Dormancy-associated MADS-box genes and microRNAs jointly control dormancy transition in pear (Pyrus pyrifolia white pear group) flower bud.

作者信息

Niu Qingfeng, Li Jianzhao, Cai Danying, Qian Minjie, Jia Huimin, Bai Songling, Hussain Sayed, Liu Guoqin, Teng Yuanwen, Zheng Xiaoyan

机构信息

Department of Horticulture, Zhejiang University, Hangzhou, Zhejiang 310058, China The Key Laboratory of Horticultural Plant Growth, Development and Quality Improvement, the Ministry of Agriculture of China, Hangzhou, Zhejiang 310058, China Zhejiang Provincial Key Laboratory of Integrative Biology and Utilization of Horticultural Plants, Hangzhou, Zhejiang 310058, China.

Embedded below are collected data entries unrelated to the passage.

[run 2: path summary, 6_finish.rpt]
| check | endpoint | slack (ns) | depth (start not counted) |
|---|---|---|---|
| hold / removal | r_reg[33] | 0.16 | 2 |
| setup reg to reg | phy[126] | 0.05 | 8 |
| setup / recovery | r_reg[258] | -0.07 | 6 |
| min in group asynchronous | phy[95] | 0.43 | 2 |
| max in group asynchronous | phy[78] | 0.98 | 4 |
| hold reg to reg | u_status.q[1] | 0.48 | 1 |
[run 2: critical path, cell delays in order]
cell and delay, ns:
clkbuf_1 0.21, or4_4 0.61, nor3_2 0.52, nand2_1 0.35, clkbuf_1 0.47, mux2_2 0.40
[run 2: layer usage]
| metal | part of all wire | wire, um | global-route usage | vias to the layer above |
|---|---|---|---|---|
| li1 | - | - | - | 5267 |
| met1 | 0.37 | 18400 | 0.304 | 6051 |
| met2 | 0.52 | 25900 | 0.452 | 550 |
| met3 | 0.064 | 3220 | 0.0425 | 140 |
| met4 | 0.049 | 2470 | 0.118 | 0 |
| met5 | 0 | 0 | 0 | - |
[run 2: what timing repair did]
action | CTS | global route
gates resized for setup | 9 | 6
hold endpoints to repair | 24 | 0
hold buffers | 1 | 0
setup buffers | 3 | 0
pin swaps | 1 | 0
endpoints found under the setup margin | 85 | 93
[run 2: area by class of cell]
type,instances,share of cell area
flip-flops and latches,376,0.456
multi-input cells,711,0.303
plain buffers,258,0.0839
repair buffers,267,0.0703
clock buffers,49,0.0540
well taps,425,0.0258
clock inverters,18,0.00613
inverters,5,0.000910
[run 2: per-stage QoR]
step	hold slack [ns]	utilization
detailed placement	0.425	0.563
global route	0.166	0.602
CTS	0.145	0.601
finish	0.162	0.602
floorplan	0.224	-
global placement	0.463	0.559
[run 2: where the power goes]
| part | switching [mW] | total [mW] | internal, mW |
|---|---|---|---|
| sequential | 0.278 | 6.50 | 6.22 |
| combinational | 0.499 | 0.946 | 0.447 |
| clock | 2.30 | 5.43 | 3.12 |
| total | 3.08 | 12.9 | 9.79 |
$ cat src/rtl/smtrp_pkg.sv
// package: command codes, slave address table and timing for the temperature port
package smtrp_pkg;
  // command codes of the byte registers
  localparam logic [7:0] CMD_CH1    = 8'h00;
  localparam logic [7:0] CMD_CH2    = 8'h01;
  localparam logic [7:0] CMD_OFFS   = 8'h17;
  localparam logic [7:0] CMD_CFG    = 8'h20;
  localparam logic [7:0] CMD_FRAC   = 8'h21;
  localparam logic [7:0] CFG_RST    = 8'h00;
  localparam logic [7:0] OFFS_RST   = 8'h00;
  localparam logic [7:0] TEMP_RST   = 8'h00;
  localparam logic [7:0] TEMP_MAX   = 8'hff;
  localparam int         CFG_TWO_TH = 0;
  localparam int         FRAC_BITS  = 3;
  localparam int         ADC_W      = 12;
  // smbus alert response address
  localparam logic [6:0] ARA_ADDR   = 7'h0c;
  // strap level codes from the three-level pad detectors
  localparam logic [1:0] LVL_HIGH   = 2'h2;
  localparam logic [1:0] LVL_BAD    = 2'h3;
  // nine selectable addresses, index = 3*strap_a + strap_b; values are arbitrary
  localparam logic [8:0][6:0] ADDR_TBL = {7'h4e, 7'h4d, 7'h4c, 7'h2b, 7'h2a,
                                          7'h29, 7'h1a, 7'h19, 7'h18};
  // integration time per channel
  localparam int unsigned CONV_MS   = 120;
  localparam int unsigned CLK_KHZ   = 100_000;
  localparam int unsigned CONV_CYC  = CONV_MS * CLK_KHZ;
  typedef enum logic [8:0] {
    ST_IDLE  = 9'h001,
    ST_ADDR  = 9'h002,
    ST_ACK_A = 9'h004,
    ST_CMD   = 9'h008,
    ST_ACK_C = 9'h010,
    ST_WDATA = 9'h020,
    ST_ACK_D = 9'h040,
    ST_RDATA = 9'h080,
    ST_RACK  = 9'h100
  } smtrp_st_t;
  typedef enum logic [3:0] {
    SQ_LOW  = 4'h1,
    SQ_HIGH = 4'h2,
    SQ_TH1  = 4'h4,
    SQ_TH2  = 4'h8
  } smtrp_sq_t;
endpackage

$ cat src/rtl/smtrp_top.sv
// smbus slave register port with the two-channel temperature result registers
//
// Operation
// - slave handles write byte, read byte, send byte and receive byte only
// - all visible state is byte registers chosen by the command byte
// - nine different slave addresses selectable
// - slave address comes from the two address strap inputs
// - read byte: addr+w, command, repeated start, addr+r, data, master nack, stop
// - send byte stores the command byte as the selected register
// - receive byte returns the register chosen by the last command byte
// - receive byte format returns own address on alert response query
// - channel results readable at commands 00h and 01h
// - result is unsigned, bit 0 one degree, bit 7 128 degrees
// - data bytes leave most significant bit first
// - results below zero read as 00h
// - below-zero thermistor result clamps to zero with negative offset programmed
// - local channel fraction register holds three bits, 0.5 to 0.125 degree
// - each channel integrates for about 120 ms
// - both channels convert in turn, even if one is unused
// - channels are die sensor plus thermistor, or two thermistors
// - die channel measures at low then high bias current
// - thermistor byte is resistor voltage fraction, lsb about 7.68 mV
`timescale 1ns/1ps
`default_nettype none
module smtrp_top
  import smtrp_pkg::*;
#(
  parameter int unsigned CONV_CYC_P = CONV_CYC
) (
  input  wire logic                    clk_i,
  input  wire logic                    rstn_i,
  input  wire logic                    scl_i,
  input  wire logic                    sda_i,
  output logic                         sda_o,
  output logic                         sda_oe_o,
  input  wire logic [1:0]              slave_addr_strap_a_i,
  input  wire logic [1:0]              slave_addr_strap_b_i,
  input  wire logic                    alert_pend_i,
  input  wire logic signed [ADC_W-1:0] adc_result_i,
  output logic                         adc_chan_o,
  output logic                         bias_high_o,
  output logic                         two_th_o
);
  localparam int CW = $clog2(CONV_CYC_P + 1);
  localparam logic [CW-1:0] LEN_FULL = CW'(CONV_CYC_P);
  localparam logic [CW-1:0] LEN_HALF = CW'(CONV_CYC_P / 2);

  ////////////////////////////////////////////////////////////////////////////
  // pin synchronisers; first stages feed only the second stages
  logic            scl_s1_reg, scl_s2_reg, scl_d_reg;
  logic            sda_s1_reg, sda_s2_reg, sda_d_reg;
  logic [1:0]      sa_s1_reg, sa_s2_reg, sb_s1_reg, sb_s2_reg;
  logic [1:0]      strap_cnt_reg;
  logic [6:0]      own_addr_reg;
  always_ff @(posedge clk_i or negedge rstn_i) begin
    if (!rstn_i) begin
      {scl_s1_reg, scl_s2_reg, scl_d_reg} <= 3'h7;
      {sda_s1_reg, sda_s2_reg, sda_d_reg} <= 3'h7;
      {sa_s1_reg, sa_s2_reg, sb_s1_reg, sb_s2_reg} <= 8'h00;
    end else begin
      {scl_s1_reg, scl_s2_reg, scl_d_reg} <= {scl_i, scl_s1_reg, scl_s2_reg};
      {sda_s1_reg, sda_s2_reg, sda_d_reg} <= {sda_i, sda_s1_reg, sda_s2_reg};
      {sa_s1_reg, sa_s2_reg} <= {slave_addr_strap_a_i, sa_s1_reg};
      {sb_s1_reg, sb_s2_reg} <= {slave_addr_strap_b_i, sb_s1_reg};
    end
  end

  // straps are caught once, shortly after reset release, then frozen
  wire logic [1:0] lvl_a    = (sa_s2_reg == LVL_BAD) ? LVL_HIGH : sa_s2_reg;
  wire logic [1:0] lvl_b    = (sb_s2_reg == LVL_BAD) ? LVL_HIGH : sb_s2_reg;
  wire logic [3:0] strap_ix = 4'(4'(lvl_a) * 4'd3 + 4'(lvl_b));
  always_ff @(posedge clk_i or negedge rstn_i) begin
    if (!rstn_i) begin
      strap_cnt_reg <= 2'h0;
      own_addr_reg  <= 7'h00;
    end else if (strap_cnt_reg != 2'h3) begin
      strap_cnt_reg <= strap_cnt_reg + 2'h1;
      if (strap_cnt_reg == 2'h2) own_addr_reg <= ADDR_TBL[strap_ix];
    end
  end

  ////////////////////////////////////////////////////////////////////////////
  // bus events
  wire logic scl_rise  = scl_s2_reg & ~scl_d_reg;
  wire logic scl_fall  = ~scl_s2_reg & scl_d_reg;
  wire logic bus_start = scl_s2_reg & scl_d_reg & sda_d_reg & ~sda_s2_reg;
  wire logic bus_stop  = scl_s2_reg & scl_d_reg & ~sda_d_reg & sda_s2_reg;

  smtrp_st_t   st_reg;
  logic [2:0]  cnt_reg;
  logic        full_reg, rw_reg, ara_reg, sda_oe_reg;
  logic [7:0]  rx_reg, tx_reg, cmd_reg, cfg_reg, offs_reg;
  logic [7:0]  ch1_reg, ch2_reg;
  logic [FRAC_BITS-1:0] frac_reg;

  wire logic rx_phase = (st_reg == ST_ADDR) | (st_reg == ST_CMD) | (st_reg == ST_WDATA);
  wire logic addr_hit = (rx_reg[7:1] == own_addr_reg);
  // alert query is answered only while an alert is pending, read direction only
  wire logic ara_hit  = (rx_reg[7:1] == ARA_ADDR) & rx_reg[0] & alert_pend_i;
  wire logic wr_en    = scl_fall & (st_reg == ST_WDATA) & full_reg;

  // register read selection; unmapped commands read zero
  wire logic [7:0] rd_data =
      (cmd_reg == CMD_CH1)  ? ch1_reg :
      (cmd_reg == CMD_CH2)  ? ch2_reg :
      (cmd_reg == CMD_FRAC) ? {frac_reg, {(8-FRAC_BITS){1'b0}}} :
      (cmd_reg == CMD_OFFS) ? offs_reg :
      (cmd_reg == CMD_CFG)  ? cfg_reg : 8'h00;
  wire logic [7:0] tx_load = ara_reg ? {own_addr_reg, 1'b0} : rd_data;

  ////////////////////////////////////////////////////////////////////////////
  // slave protocol: sample on scl rise, change sda after scl fall
  always_ff @(posedge clk_i or negedge rstn_i) begin
    if (!rstn_i) begin
      st_reg     <= ST_IDLE;
      cnt_reg    <= 3'h0;
      full_reg   <= 1'b0;
      rw_reg     <= 1'b0;
      ara_reg    <= 1'b0;
      sda_oe_reg <= 1'b0;
      rx_reg     <= 8'h00;
      tx_reg     <= 8'h00;
      cmd_reg    <= 8'h00;
    end else if (bus_start) begin // repeated start too
      st_reg     <= ST_ADDR;
      cnt_reg    <= 3'h0;
      full_reg   <= 1'b0;
      sda_oe_reg <= 1'b0;
    end else if (bus_stop) begin
      st_reg     <= ST_IDLE;
      sda_oe_reg <= 1'b0;
    end else if (scl_rise && rx_phase) begin
      rx_reg   <= {rx_reg[6:0], sda_s2_reg};
      cnt_reg  <= cnt_reg + 3'h1;
      full_reg <= (cnt_reg == 3'h7);
    end else if (scl_rise && st_reg == ST_RDATA) begin
      cnt_reg  <= cnt_reg + 3'h1;
      full_reg <= (cnt_reg == 3'h7);
    end else if (scl_rise && st_reg == ST_RACK) begin
      st_reg <= ST_IDLE; // one byte per read, master nack expected
    end else if (scl_fall) begin
      case (st_reg)
        ST_ADDR: if (full_reg) begin
          full_reg <= 1'b0;
          if (addr_hit || ara_hit) begin
            sda_oe_reg <= 1'b1;
            rw_reg     <= rx_reg[0];
            ara_reg    <= ara_hit & ~addr_hit;
            st_reg     <= ST_ACK_A;
          end else begin
            st_reg <= ST_IDLE;
          end
        end
        ST_ACK_A: begin
          cnt_reg <= 3'h0;
          if (rw_reg) begin // read byte tail and receive byte
            tx_reg     <= tx_load;
            sda_oe_reg <= ~tx_load[7];
            st_reg     <= ST_RDATA;
          end else begin
            sda_oe_reg <= 1'b0;
            st_reg     <= ST_CMD;
          end
        end
        ST_CMD: if (full_reg) begin
          full_reg   <= 1'b0;
          cmd_reg    <= rx_reg; // kept as selection
          sda_oe_reg <= 1'b1;
          st_reg     <= ST_ACK_C;
        end
        ST_ACK_C: begin
          cnt_reg    <= 3'h0;
          sda_oe_reg <= 1'b0;
          st_reg     <= ST_WDATA;
        end
        ST_WDATA: if (full_reg) begin
          full_reg   <= 1'b0;
          sda_oe_reg <= 1'b1;
          st_reg     <= ST_ACK_D;
        end
        ST_ACK_D: begin
          sda_oe_reg <= 1'b0;
          st_reg     <= ST_IDLE; // further bytes are not acknowledged
        end
        ST_RDATA: if (full_reg) begin
          full_reg   <= 1'b0;
          sda_oe_reg <= 1'b0;
          st_reg     <= ST_RACK;
        end else begin
          tx_reg     <= {tx_reg[6:0], 1'b0};
          sda_oe_reg <= ~tx_reg[6];
        end
        default: ;
      endcase
    end
  end

  // only offset and configuration are writable; result registers ignore writes
  always_ff @(posedge clk_i or negedge rstn_i) begin
    if (!rstn_i) begin
      cfg_reg  <= CFG_RST;
      offs_reg <= OFFS_RST;
    end else if (wr_en && cmd_reg == CMD_CFG) begin
      cfg_reg <= rx_reg;
    end else if (wr_en && cmd_reg == CMD_OFFS) begin
      offs_reg <= rx_reg;
    end
  end

  ////////////////////////////////////////////////////////////////////////////
  // conversion sequencer: runs from reset release, never pauses
  smtrp_sq_t     seq_reg;
  logic [CW-1:0] seq_cnt_reg;
  wire logic two_th    = cfg_reg[CFG_TWO_TH];
  wire logic seq_diode = (seq_reg == SQ_LOW) | (seq_reg == SQ_HIGH);
  wire logic [CW-1:0] phase_len = seq_diode ? LEN_HALF : LEN_FULL;
  wire logic phase_end = (seq_cnt_reg == phase_len - CW'(1));
  // die channel: low bias then high bias; then channel two, whatever its use
  wire smtrp_sq_t seq_after =
      (seq_reg == SQ_LOW) ? SQ_HIGH :
      (seq_reg == SQ_TH2) ? (two_th ? SQ_TH1 : SQ_LOW) :
      SQ_TH2;
  always_ff @(posedge clk_i or negedge rstn_i) begin
    if (!rstn_i) begin
      seq_reg     <= SQ_LOW;
      seq_cnt_reg <= '0;
    end else if (phase_end) begin
      seq_reg     <= seq_after;
      seq_cnt_reg <= '0;
    end else begin
      seq_cnt_reg <= seq_cnt_reg + CW'(1);
    end
  end

  // result: eighths of a degree or, for thermistors, fraction-of-reference code
  // offset applies to thermistor channels in whole lsb steps
  wire logic seq_th = (seq_reg == SQ_TH1) | (seq_reg == SQ_TH2);
  wire logic signed [13:0] adc_x  = 14'(adc_result_i);
  wire logic signed [13:0] offs_x = seq_th ? 14'(signed'({offs_reg, 3'h0})) : 14'h0000;
  wire logic signed [13:0] sum    = 14'(adc_x + offs_x);
  wire logic sum_neg = sum[13];
  wire logic sum_big = ~sum_neg & (sum[12:11] != 2'h0);
  wire logic [7:0] temp_new =
      sum_neg ? TEMP_RST :
      sum_big ? TEMP_MAX : sum[10:3];
  wire logic [FRAC_BITS-1:0] frac_new = (sum_neg | sum_big) ? '0 : sum[2:0];

  // whole byte loads in one edge; a read copies it into tx_reg at once
  always_ff @(posedge clk_i or negedge rstn_i) begin
    if (!rstn_i) begin
      ch1_reg  <= TEMP_RST;
      ch2_reg  <= TEMP_RST;
      frac_reg <= '0;
    end else if (phase_end) begin
      if (seq_reg == SQ_HIGH) begin
        ch1_reg  <= temp_new;
        frac_reg <= frac_new;
      end
      if (seq_reg == SQ_TH1) ch1_reg <= temp_new;
      if (seq_reg == SQ_TH2) ch2_reg <= temp_new;
    end
  end

  ////////////////////////////////////////////////////////////////////////////
  // outputs; sda is open drain so only the enable ever moves
  assign sda_o       = 1'b0;
  assign sda_oe_o    = sda_oe_reg;
  assign adc_chan_o  = seq_reg[3];
  assign bias_high_o = seq_reg[1];
  assign two_th_o    = cfg_reg[CFG_TWO_TH];
endmodule
`default_nettype wire
===== src/rtl/iec_consts.vh =====
// constants of the interrupt enable control block
// assumes a 32-bit axi4-lite bus, word index = byte address / 4
`ifndef IEC_CONSTS_VH
`define IEC_CONSTS_VH

`define IEC_ADDR_W 12
`define IEC_IDX_W 10

// register indices, byte address is four times the index
`define IEC_IDX_INTCTL_LO 10'h00b
`define IEC_IDX_INTCTL_HI 10'h08b
`define IEC_IDX_PIE 10'h08c
`define IEC_IDX_CONFIG 10'h100
`define IEC_IDX_STATUS 10'h101
`define IEC_IDX_MASK 10'h102
`define IEC_IDX_TIMER 10'h103

// interrupt_control field positions
`define IEC_GLOBAL_EN_BIT 7
`define IEC_GROUP_EN_BIT 6
`define IEC_T0_EN_BIT 5
`define IEC_EXTIE_BIT 4
`define IEC_PCIE_BIT 3
`define IEC_T0_FLAG_BIT 2
`define IEC_EXTIF_BIT 1
`define IEC_PCIF_BIT 0
`define IEC_NUM_CORE_SRC 3

// peripheral_interrupt_enable implemented bits
`define IEC_PIE_WMASK 8'hc9
`define IEC_INTCTL_RESET 8'h00
`define IEC_PIE_RESET 8'h00

// config register fields
`define IEC_EDGE_SEL_BIT 0
`define IEC_CONFIG_RESET 1'b0

// status and mask registers, one bit per event
`define IEC_EVT_T0 0
`define IEC_EVT_EXT 1
`define IEC_EVT_PC 2
`define IEC_EVT_W 3
`define IEC_STATUS_RESET 3'h0
`define IEC_MASK_RESET 3'h0

// axi responses
`define IEC_RESP_OKAY 2'h0
`define IEC_RESP_SLVERR 2'h2

`define IEC_TIMER_MAX 8'hff

`endif


===== src/rtl/iec_timer_zero.v =====
// timer-zero count and its rollover pulse
// assumes tick is a one-cycle pulse synchronous to clock
`timescale 1ns/100ps
`default_nettype none
`include "iec_consts.vh"

module iec_timer_zero (
    input wire clock,
    input wire rst,
    input wire tick,
    input wire load_en,
    input wire [7:0] load_value,
    output reg [7:0] count,
    output reg ovf
);

    // count is deliberately kept out of reset so its value survives one
    always @(posedge clock) begin
        if (load_en) begin
            count <= load_value;
        end else if (tick) begin
            count <= count + 8'h01;
        end
    end

    always @(posedge clock or posedge rst) begin
        if (rst) begin
            ovf <= 1'b0;
        end else begin
            ovf <= tick && !load_en && (count == `IEC_TIMER_MAX);
        end
    end

endmodule
`default_nettype wire


===== src/rtl/iec_top.v =====
// interrupt enable control: control/enable registers, flags, core request
// assumes a synchronous axi4-lite master and sources synchronous to clock
//
// Local design decision: the AXI4-Lite slave port.
`timescale 1ns/100ps
`default_nettype none
`include "iec_consts.vh"

module iec_top (
    input wire clock,
    input wire rst,
    input wire [`IEC_ADDR_W-1:0] s_axi_awaddr,
    input wire s_axi_awvalid,
    output reg s_axi_awready,
    input wire [31:0] s_axi_wdata,
    input wire [3:0] s_axi_wstrb,
    input wire s_axi_wvalid,
    output reg s_axi_wready,
    output reg [1:0] s_axi_bresp,
    output reg s_axi_bvalid,
    input wire s_axi_bready,
    input wire [`IEC_ADDR_W-1:0] s_axi_araddr,
    input wire s_axi_arvalid,
    output reg s_axi_arready,
    output reg [31:0] s_axi_rdata,
    output reg [1:0] s_axi_rresp,
    output reg s_axi_rvalid,
    input wire s_axi_rready,
    input wire timer_zero_tick,
    input wire external_irq_pin,
    input wire port_change_event,
    input wire [7:0] periph_flags,
    output reg core_irq,
    output reg irq
);

    reg [7:0] interrupt_control;
    reg [7:0] peripheral_interrupt_enable;
    reg ext_edge_select;
    reg [`IEC_EVT_W-1:0] event_status;
    reg [`IEC_EVT_W-1:0] event_mask;
    reg aw_full;
    reg w_full;
    reg [`IEC_IDX_W-1:0] aw_idx;
    reg [31:0] w_data;
    reg [3:0] w_strb;
    reg pin_prev;
    reg pin_primed;

    wire [7:0] timer_zero_count;
    wire timer_zero_ovf;
    wire hs_aw;
    wire hs_w;
    wire hs_ar;
    wire do_write;
    wire wr_low;
    wire wr_intctl;
    wire wr_pie;
    wire wr_config;
    wire wr_status;
    wire wr_mask;
    wire wr_timer;
    wire ext_edge;
    wire [`IEC_NUM_CORE_SRC-1:0] core_set;
    wire [`IEC_NUM_CORE_SRC-1:0] core_gated;
    wire [`IEC_IDX_W-1:0] ar_idx;
    wire [`IEC_EVT_W-1:0] evt_set;
    wire core_term;
    wire periph_term;
    wire next_core_irq;
    reg next_aw_full;
    reg next_w_full;
    reg next_rvalid;
    reg [31:0] next_rdata;
    reg [1:0] next_rresp;

    assign hs_aw = s_axi_awvalid && s_axi_awready;
    assign hs_w = s_axi_wvalid && s_axi_wready;
    assign hs_ar = s_axi_arvalid && s_axi_arready;
    // write fires once both halves are held and the last answer was taken
    assign do_write = aw_full && w_full && !s_axi_bvalid;
    assign wr_low = do_write && w_strb[0];
    assign wr_intctl = wr_low && ((aw_idx == `IEC_IDX_INTCTL_LO) || (aw_idx == `IEC_IDX_INTCTL_HI));
    assign wr_pie = wr_low && (aw_idx == `IEC_IDX_PIE);
    assign wr_config = wr_low && (aw_idx == `IEC_IDX_CONFIG);
    assign wr_status = wr_low && (aw_idx == `IEC_IDX_STATUS);
    assign wr_mask = wr_low && (aw_idx == `IEC_IDX_MASK);
    assign wr_timer = wr_low && (aw_idx == `IEC_IDX_TIMER);
    assign ar_idx = s_axi_araddr[`IEC_ADDR_W-1:2];

    // a new handshake outranks the release of its slot in the same cycle
    always @* begin
        next_aw_full = aw_full;
        next_w_full = w_full;
        next_rvalid = s_axi_rvalid;
        if (do_write) begin
            next_aw_full = 1'b0;
            next_w_full = 1'b0;
        end
        if (hs_aw) begin
            next_aw_full = 1'b1;
        end
        if (hs_w) begin
            next_w_full = 1'b1;
        end
        if (s_axi_rvalid && s_axi_rready) begin
            next_rvalid = 1'b0;
        end
        if (hs_ar) begin
            next_rvalid = 1'b1;
        end
    end

    iec_timer_zero u_timer_zero (
        .clock(clock),
        .rst(rst),
        .tick(timer_zero_tick),
        .load_en(wr_timer),
        .load_value(w_data[7:0]),
        .count(timer_zero_count),
        .ovf(timer_zero_ovf)
    );

    // no edge is reported until the pin has been sampled once after reset
    assign ext_edge = pin_primed && (ext_edge_select ? (external_irq_pin && !pin_prev)
                                                     : (!external_irq_pin && pin_prev));

    assign core_set[`IEC_T0_FLAG_BIT] = timer_zero_ovf;
    assign core_set[`IEC_EXTIF_BIT] = ext_edge;
    assign core_set[`IEC_PCIF_BIT] = port_change_event;

    // status bit order differs from the flag order, so route each event by name
    assign evt_set[`IEC_EVT_T0] = timer_zero_ovf;
    assign evt_set[`IEC_EVT_EXT] = ext_edge;
    assign evt_set[`IEC_EVT_PC] = port_change_event;

    // each core flag is paired with the enable three bits above it
    genvar g;
    generate
        for (g = 0; g < `IEC_NUM_CORE_SRC; g = g + 1) begin : gen_core_src
            assign core_gated[g] = interrupt_control[g] && interrupt_control[g + 3];
        end
    endgenerate

    // group enable only reaches the peripheral half of the request
    assign core_term = |core_gated;
    assign periph_term = interrupt_control[`IEC_GROUP_EN_BIT] &&
                         (|(peripheral_interrupt_enable & periph_flags));
    assign next_core_irq = interrupt_control[`IEC_GLOBAL_EN_BIT] &&
                           (core_term || periph_term);

    always @(posedge clock or posedge rst) begin
        if (rst) begin
            pin_prev <= 1'b0;
            pin_primed <= 1'b0;
        end else begin
            pin_prev <= external_irq_pin;
            pin_primed <= 1'b1;
        end
    end

    // flags: hardware set wins over a same-cycle write of zero
    always @(posedge clock or posedge rst) begin
        if (rst) begin
            interrupt_control <= `IEC_INTCTL_RESET;
        end else begin
            if (wr_intctl) begin
                interrupt_control[7:3] <= w_data[7:3];
            end
            interrupt_control[2:0] <= core_set | (wr_intctl ? w_data[2:0] : interrupt_control[2:0]);
        end
    end

    always @(posedge clock or posedge rst) begin
        if (rst) begin
            peripheral_interrupt_enable <= `IEC_PIE_RESET;
            ext_edge_select <= `IEC_CONFIG_RESET;
            event_mask <= `IEC_MASK_RESET;
        end else begin
            if (wr_pie) begin
                peripheral_interrupt_enable <= w_data[7:0] & `IEC_PIE_WMASK;
            end
            if (wr_config) begin
                ext_edge_select <= w_data[`IEC_EDGE_SEL_BIT];
            end
            if (wr_mask) begin
                event_mask <= w_data[`IEC_EVT_W-1:0];
            end
        end
    end

    // sticky event status, write one to clear, a new event wins
    always @(posedge clock or posedge rst) begin
        if (rst) begin
            event_status <= `IEC_STATUS_RESET;
            irq <= 1'b0;
            core_irq <= 1'b0;
        end else begin
            event_status <= evt_set | (event_status & ~(wr_status ? w_data[`IEC_EVT_W-1:0] : 3'h0));
            irq <= |(event_status & event_mask);
            core_irq <= next_core_irq;
        end
    end

    // write address and data channels, taken in either order
    always @(posedge clock or posedge rst) begin
        if (rst) begin
            aw_full <= 1'b0;
            w_full <= 1'b0;
            aw_idx <= 10'h000;
            w_data <= 32'h0000_0000;
            w_strb <= 4'h0;
            s_axi_awready <= 1'b0;
            s_axi_wready <= 1'b0;
            s_axi_bvalid <= 1'b0;
            s_axi_bresp <= `IEC_RESP_OKAY;
        end else begin
            aw_full <= next_aw_full;
            w_full <= next_w_full;
            s_axi_awready <= !next_aw_full;
            s_axi_wready <= !next_w_full;
            if (hs_aw) begin
                aw_idx <= s_axi_awaddr[`IEC_ADDR_W-1:2];
            end
            if (hs_w) begin
                w_data <= s_axi_wdata;
                w_strb <= s_axi_wstrb;
            end
            if (do_write) begin
                s_axi_bvalid <= 1'b1;
                case (aw_idx)
                    `IEC_IDX_INTCTL_LO, `IEC_IDX_INTCTL_HI, `IEC_IDX_PIE, `IEC_IDX_CONFIG,
                    `IEC_IDX_STATUS, `IEC_IDX_MASK, `IEC_IDX_TIMER: begin
                        s_axi_bresp <= `IEC_RESP_OKAY;
                    end
                    default: begin
                        s_axi_bresp <= `IEC_RESP_SLVERR;
                    end
                endcase
            end else if (s_axi_bvalid && s_axi_bready) begin
                s_axi_bvalid <= 1'b0;
            end
        end
    end

    // read data depends on the index only; reads have no side effects
    always @* begin
        next_rdata = 32'h0000_0000;
        next_rresp = `IEC_RESP_OKAY;
        case (ar_idx)
            `IEC_IDX_INTCTL_LO, `IEC_IDX_INTCTL_HI: begin
                next_rdata = {24'h00_0000, interrupt_control};
            end
            `IEC_IDX_PIE: begin
                next_rdata = {24'h00_0000, peripheral_interrupt_enable};
            end
            `IEC_IDX_CONFIG: begin
                next_rdata = {31'h0000_0000, ext_edge_select};
            end
            `IEC_IDX_STATUS: begin
                next_rdata = {29'h0000_0000, event_status};
            end
            `IEC_IDX_MASK: begin
                next_rdata = {29'h0000_0000, event_mask};
            end
            `IEC_IDX_TIMER: begin
                next_rdata = {24'h00_0000, timer_zero_count};
            end
            default: begin
                next_rresp = `IEC_RESP_SLVERR;
            end
        endcase
    end

    // read channel, data captured at the address handshake
    always @(posedge clock or posedge rst) begin
        if (rst) begin
            s_axi_arready <= 1'b0;
            s_axi_rvalid <= 1'b0;
            s_axi_rdata <= 32'h0000_0000;
            s_axi_rresp <= `IEC_RESP_OKAY;
        end else begin
            s_axi_rvalid <= next_rvalid;
            s_axi_arready <= !next_rvalid;
            if (hs_ar) begin
                s_axi_rdata <= next_rdata;
                s_axi_rresp <= next_rresp;
            end
        end
    end

endmodule
`default_nettype wire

Institute of Horticulture, Zhejiang Academy of Agricultural Sciences, Hangzhou, Zhejiang Province 310021, China.

出版信息

J Exp Bot. 2016 Jan;67(1):239-57. doi: 10.1093/jxb/erv454. Epub 2015 Oct 14.

DOI:10.1093/jxb/erv454
PMID:26466664
原文链接:https://pmc.ncbi.nlm.nih.gov/articles/PMC4682432/
Abstract

Bud dormancy in perennial plants is indispensable to survival over winter and to regrowth and development in the following year. However, the molecular pathways of endo-dormancy induction, maintenance, and release are still unclear, especially in fruit crops. To identify genes with roles in regulating endo-dormancy, 30 MIKC(C)-type MADS-box genes were identified in the pear genome and characterized. The 30 genes were analysed to determine their phylogenetic relationships with homologous genes, genome locations, gene structure, tissue-specific transcript profiles, and transcriptional patterns during flower bud dormancy in 'Suli' pear (Pyrus pyrifolia white pear group). The roles in regulating bud dormancy varied among the MIKC gene family members. Yeast one-hybrid and transient assays showed that PpCBF enhanced PpDAM1 and PpDAM3 transcriptional activity during the induction of dormancy, probably by binding to the C-repeat/DRE binding site, while DAM proteins inhibited the transcriptional activity of PpFT2 during dormancy release. In the small RNA-seq analysis, 185 conserved, 24 less-conserved, and 32 pear-specific miRNAs with distinct expression patterns during bud dormancy were identified. Joint analyses of miRNAs and MIKC genes together with degradome data showed that miR6390 targeted PpDAM transcripts and degraded them to release PpFT2. Our data show that cross-talk among PpCBF, PpDAM, PpFT2, and miR6390 played important roles in regulating endo-dormancy. A model for the molecular mechanism of dormancy transition is proposed: short-term chilling in autumn activates the accumulation of CBF, which directly promotes DAM expression; DAM subsequently inhibits FT expression to induce endo-dormancy, and miR6390 degrades DAM genes to release endo-dormancy.

摘要

多年生植物的芽休眠对于其越冬存活以及来年的再生长和发育至关重要。然而,内休眠诱导、维持和解除的分子途径仍不清楚,尤其是在果树作物中。为了鉴定参与调控内休眠的基因,在梨基因组中鉴定并表征了30个MIKC(C)型MADS-box基因。分析了这30个基因与同源基因的系统发育关系、基因组位置、基因结构、组织特异性转录谱以及‘酥梨’(白梨组砂梨)花芽休眠期间的转录模式。MIKC基因家族成员在调控芽休眠中的作用各不相同。酵母单杂交和瞬时分析表明,PpCBF可能通过与C-重复/DRE结合位点结合,在休眠诱导期间增强PpDAM1和PpDAM3的转录活性,而DAM蛋白在休眠解除期间抑制PpFT2的转录活性。在小RNA测序分析中,鉴定出185个保守的、24个保守性较低的和32个梨特异性的miRNA,它们在芽休眠期间具有不同的表达模式。miRNA和MIKC基因与降解组数据的联合分析表明,miR6390靶向PpDAM转录本并将其降解以释放PpFT2。我们的数据表明,PpCBF、PpDAM、PpFT2和miR6390之间的相互作用在调控内休眠中发挥了重要作用。提出了一个休眠转变分子机制的模型:秋季的短期低温激活了CBF的积累,CBF直接促进DAM的表达;DAM随后抑制FT的表达以诱导内休眠,而miR6390降解DAM基因以解除内休眠。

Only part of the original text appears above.